Equivalent solutions under different Landau gauges

Question

Consider a free particle in a uniform magnetic field, Hamiltonian $H = ( \mathbf p - e \mathbf A)^2/2m$ and magnetic field in the $z$ direction.

• Solving the Schrödinger equation with $\mathbf A = (-B_y,0,0)$, I get solutions $$\Psi_a(x,y) = e^{ik_xx} e^{-(y+y_k)/(2l^2)}$$ for the ground state, with $y_k = l^2 k_y $ and $l^2 = (\hbar c )/ (e B) $.

• On the other hand, If I solve the equation with $\mathbf A = (0,B_x,0)$, I get as solutions $$\Psi_b(x,y) = e^{ik_yy} e^{-(x-x_k)/(2l^2)},$$ with $x_k = l^2 x_y $.

I am now asked to show that I can take linear combinations of states localized in $y$ ($\Psi_a$) and obtain states localized in the $x$ direction ($\Psi_b$). I am confused about how to do this since I don't see how a sum over exponential functions localized in one direction can add up to an exponential function(s) localized in other direction. It has to be possible since both cases represent the same physical state so the solutions must be equivalent. Do you know how can this be done?

Answer 1

This is the essence of Fourier transforms: when you write $$ e^{-x^2/2\sigma^2} = \frac{\sigma}{\sqrt{2\pi}}\int_{-\infty}^\infty e^{-\frac12 \sigma^2k^2}e^{ikx}\mathrm dk, $$ you're expressing the localized function $e^{-x^2/2\sigma^2}$ as an infinite linear combination of the delocalized functions $e^{ikx}$.

A word of warning, though: your conclusion in

both cases represent the same physical state so the solutions must be equivalent

isn't quite right. The fact that both cases represent the same physical state tells you that

1. any solution of case (a) must also be a solution of case (b), and in this case also that
2. for any solution of (a), there exists a solution of (b) of the same form, and more generically that
3. any solution of (a) can be expressed as a linear combination of the natural solutions of (b)

but it doesn't tell you that any natural solution of (a) is a natural solution of (b).

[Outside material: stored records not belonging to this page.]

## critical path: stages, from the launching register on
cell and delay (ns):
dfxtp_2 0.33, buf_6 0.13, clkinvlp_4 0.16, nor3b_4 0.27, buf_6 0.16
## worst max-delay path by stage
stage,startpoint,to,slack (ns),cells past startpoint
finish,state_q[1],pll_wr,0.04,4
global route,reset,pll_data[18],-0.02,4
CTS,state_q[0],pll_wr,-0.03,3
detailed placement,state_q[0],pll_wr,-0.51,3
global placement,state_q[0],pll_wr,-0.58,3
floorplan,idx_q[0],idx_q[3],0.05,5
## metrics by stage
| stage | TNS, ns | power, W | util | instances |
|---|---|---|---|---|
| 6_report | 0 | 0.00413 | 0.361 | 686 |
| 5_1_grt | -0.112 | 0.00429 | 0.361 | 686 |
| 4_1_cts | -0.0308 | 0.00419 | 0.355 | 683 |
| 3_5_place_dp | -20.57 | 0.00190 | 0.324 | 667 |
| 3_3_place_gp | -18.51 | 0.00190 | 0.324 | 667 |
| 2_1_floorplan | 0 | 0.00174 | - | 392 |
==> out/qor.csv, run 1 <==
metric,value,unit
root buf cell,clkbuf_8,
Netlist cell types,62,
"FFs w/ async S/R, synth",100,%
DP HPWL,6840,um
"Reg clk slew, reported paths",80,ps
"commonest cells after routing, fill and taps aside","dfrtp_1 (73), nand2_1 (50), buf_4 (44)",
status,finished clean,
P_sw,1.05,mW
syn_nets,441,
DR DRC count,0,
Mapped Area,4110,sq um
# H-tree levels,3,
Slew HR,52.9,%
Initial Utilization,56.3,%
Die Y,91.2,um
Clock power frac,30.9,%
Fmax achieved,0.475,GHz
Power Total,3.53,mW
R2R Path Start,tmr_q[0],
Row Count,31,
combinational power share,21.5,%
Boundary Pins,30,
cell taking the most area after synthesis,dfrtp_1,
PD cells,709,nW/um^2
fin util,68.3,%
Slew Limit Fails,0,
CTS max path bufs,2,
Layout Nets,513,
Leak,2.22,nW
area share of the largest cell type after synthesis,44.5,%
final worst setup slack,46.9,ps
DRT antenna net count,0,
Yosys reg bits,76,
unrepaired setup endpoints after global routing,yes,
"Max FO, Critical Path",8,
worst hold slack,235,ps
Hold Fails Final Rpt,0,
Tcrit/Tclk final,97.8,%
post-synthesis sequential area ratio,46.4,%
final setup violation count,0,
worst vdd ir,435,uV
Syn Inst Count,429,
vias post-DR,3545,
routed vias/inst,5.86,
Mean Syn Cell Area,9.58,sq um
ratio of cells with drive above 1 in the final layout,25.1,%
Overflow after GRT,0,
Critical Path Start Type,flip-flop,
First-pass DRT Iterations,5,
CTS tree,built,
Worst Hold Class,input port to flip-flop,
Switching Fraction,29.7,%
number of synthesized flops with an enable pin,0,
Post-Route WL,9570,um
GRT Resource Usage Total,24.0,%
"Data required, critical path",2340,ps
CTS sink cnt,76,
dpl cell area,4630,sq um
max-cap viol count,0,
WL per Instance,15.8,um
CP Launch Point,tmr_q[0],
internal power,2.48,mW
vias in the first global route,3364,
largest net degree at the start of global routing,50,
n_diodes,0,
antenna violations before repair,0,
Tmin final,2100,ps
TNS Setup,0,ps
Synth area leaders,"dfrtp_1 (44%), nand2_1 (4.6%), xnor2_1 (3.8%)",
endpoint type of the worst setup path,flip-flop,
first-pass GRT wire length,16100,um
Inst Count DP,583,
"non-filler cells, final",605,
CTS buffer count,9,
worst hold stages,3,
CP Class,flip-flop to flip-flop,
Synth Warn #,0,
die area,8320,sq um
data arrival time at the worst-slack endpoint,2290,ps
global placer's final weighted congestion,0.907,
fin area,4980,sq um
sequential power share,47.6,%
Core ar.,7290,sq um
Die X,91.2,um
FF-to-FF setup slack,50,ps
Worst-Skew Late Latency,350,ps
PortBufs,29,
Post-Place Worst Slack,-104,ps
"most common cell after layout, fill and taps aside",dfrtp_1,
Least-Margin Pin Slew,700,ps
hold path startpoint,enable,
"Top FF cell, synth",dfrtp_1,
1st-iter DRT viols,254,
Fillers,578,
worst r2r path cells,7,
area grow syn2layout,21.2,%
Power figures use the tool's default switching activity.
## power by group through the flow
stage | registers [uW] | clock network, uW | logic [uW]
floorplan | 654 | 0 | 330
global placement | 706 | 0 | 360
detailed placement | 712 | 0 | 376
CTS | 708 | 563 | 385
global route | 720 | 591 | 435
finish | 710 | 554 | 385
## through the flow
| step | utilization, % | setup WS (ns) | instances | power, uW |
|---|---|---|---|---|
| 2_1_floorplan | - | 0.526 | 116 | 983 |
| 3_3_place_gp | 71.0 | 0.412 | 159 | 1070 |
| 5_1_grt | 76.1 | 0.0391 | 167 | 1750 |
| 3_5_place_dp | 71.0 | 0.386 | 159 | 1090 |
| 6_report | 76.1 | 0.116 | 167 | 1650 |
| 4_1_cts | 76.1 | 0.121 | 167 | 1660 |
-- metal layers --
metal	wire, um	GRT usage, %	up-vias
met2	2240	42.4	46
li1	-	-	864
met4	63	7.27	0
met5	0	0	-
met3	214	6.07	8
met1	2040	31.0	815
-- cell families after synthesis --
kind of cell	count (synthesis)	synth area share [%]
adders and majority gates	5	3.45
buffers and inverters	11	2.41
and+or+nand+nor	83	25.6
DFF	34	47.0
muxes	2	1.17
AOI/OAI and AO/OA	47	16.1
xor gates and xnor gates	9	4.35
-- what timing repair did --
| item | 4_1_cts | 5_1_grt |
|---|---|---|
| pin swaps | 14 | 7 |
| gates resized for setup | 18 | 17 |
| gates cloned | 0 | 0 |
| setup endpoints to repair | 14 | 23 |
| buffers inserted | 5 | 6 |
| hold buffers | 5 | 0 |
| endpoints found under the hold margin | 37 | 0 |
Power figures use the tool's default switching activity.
File: src/rtl/fsm_bit_serializer.sv
// -----------------------------------------------------------------------------
// fsm_bit_serializer
//
// Parallel-to-serial feeder for the pattern-detecting FSM. A word and its bit
// length are taken over a valid/ready handshake and shifted out LSB-first, one
// bit per clock. Back-to-back words run with no gap bit. The FSM error output
// is fed back on `halt`, which aborts the word in flight and blocks new words.
//
// Ports:
//   clk         system clock, rising edge
//   arst        asynchronous reset, active-high
//   in_valid    word/length presented
//   in_ready    serializer can accept a word this cycle (combinational)
//   in_word     word to send, bit 0 first
//   in_len      number of bits to send (clamped to WIDTH, 0 = drop word)
//   halt        abort request from the FSM
//   data        serial bit to the FSM (registered)
//   data_valid  data carries a real bit this cycle (registered)
//   busy        a word is being shifted out
//   done        one-cycle pulse after the last bit of a word (registered)
//   aborted     one-cycle pulse after a halt abort (registered)
// -----------------------------------------------------------------------------
module fsm_bit_serializer #(
    parameter int WIDTH = 24,
    parameter int LEN_W = $clog2(WIDTH + 1)
) (
    input  logic             clk,
    input  logic             arst,
    input  logic             in_valid,
    output logic             in_ready,
    input  logic [WIDTH-1:0] in_word,
    input  logic [LEN_W-1:0] in_len,
    input  logic             halt,
    output logic             data,
    output logic             data_valid,
    output logic             busy,
    output logic             done,
    output logic             aborted
);

    typedef enum logic {
        IDLE  = 1'b0,
        SHIFT = 1'b1
    } state_t;

    state_t           state;
    logic [WIDTH-1:0] shreg;
    logic [LEN_W-1:0] remaining;
    logic [LEN_W-1:0] eff_len;
    logic             last_bit;
    logic             accept;

    // Oversized lengths are clamped so the counter never exceeds the word.
    assign eff_len  = (in_len > LEN_W'(WIDTH)) ? LEN_W'(WIDTH) : in_len;
    assign last_bit = (state == SHIFT) && (remaining == LEN_W'(1));

    // A new word may load while the final bit of the current one is on the
    // line, which keeps consecutive words contiguous.
    assign in_ready = !arst && !halt && ((state == IDLE) || last_bit);
    assign accept   = in_valid && in_ready;
    assign busy     = (state == SHIFT);

    always_ff @(posedge clk or posedge arst) begin
        if (arst) begin
            state      <= IDLE;
            shreg      <= '0;
            remaining  <= '0;
            data       <= 1'b0;
            data_valid <= 1'b0;
            done       <= 1'b0;
            aborted    <= 1'b0;
        end else begin
            done    <= 1'b0;
            aborted <= 1'b0;
            if ((state == SHIFT) && halt) begin
                // Abort wins over completion, even on the last bit.
                state      <= IDLE;
                shreg      <= '0;
                remaining  <= '0;
                data       <= 1'b0;
                data_valid <= 1'b0;
                aborted    <= 1'b1;
            end else if ((state == SHIFT) && !last_bit) begin
                data      <= shreg[0];
                shreg     <= shreg >> 1;
                remaining <= remaining - LEN_W'(1);
            end else begin
                // Idle, or finishing the last bit of the current word.
                if (last_bit) begin
                    done <= 1'b1;
                end
                if (accept && (eff_len != '0)) begin
                    state      <= SHIFT;
                    data       <= in_word[0];
                    data_valid <= 1'b1;
                    shreg      <= in_word >> 1;
                    remaining  <= eff_len;
                end else begin
                    // A zero-length word is consumed and reported as done.
                    if (accept) begin
                        done <= 1'b1;
                    end
                    state      <= IDLE;
                    shreg      <= '0;
                    remaining  <= '0;
                    data       <= 1'b0;
                    data_valid <= 1'b0;
                end
            end
        end
    end

endmodule
--- src/rtl/uart_tx_cfg_if.sv ---
// UART transmitter host-side bundle.
// Write handshake plus line and status outputs.
interface uart_tx_cfg_if #(
  parameter int DATA_BITS  = 8,
  parameter int FIFO_DEPTH = 4
);
  localparam int CNTW = $clog2(FIFO_DEPTH) + 1;

  logic                 i_valid;
  logic [DATA_BITS-1:0] i_data;
  logic                 o_ready;
  logic                 o_tx;
  logic                 o_busy;
  logic                 o_tx_done;
  logic [CNTW-1:0]      o_fifo_count;

  modport master (
    output i_valid, i_data,
    input  o_ready, o_tx, o_busy,
    input  o_tx_done, o_fifo_count
  );

  modport slave (
    input  i_valid, i_data,
    output o_ready, o_tx, o_busy,
    output o_tx_done, o_fifo_count
  );
endinterface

(As a simple example of that form, consider the translationally- and rotationally-invariant solutions for a free particle in 2D. They're both equivalent systems, they both admit nice solutions in the form of plane waves and Bessel waves, and both of their solutions are superpositions of the other ones, but plane waves aren't Bessel waves or vice versa.)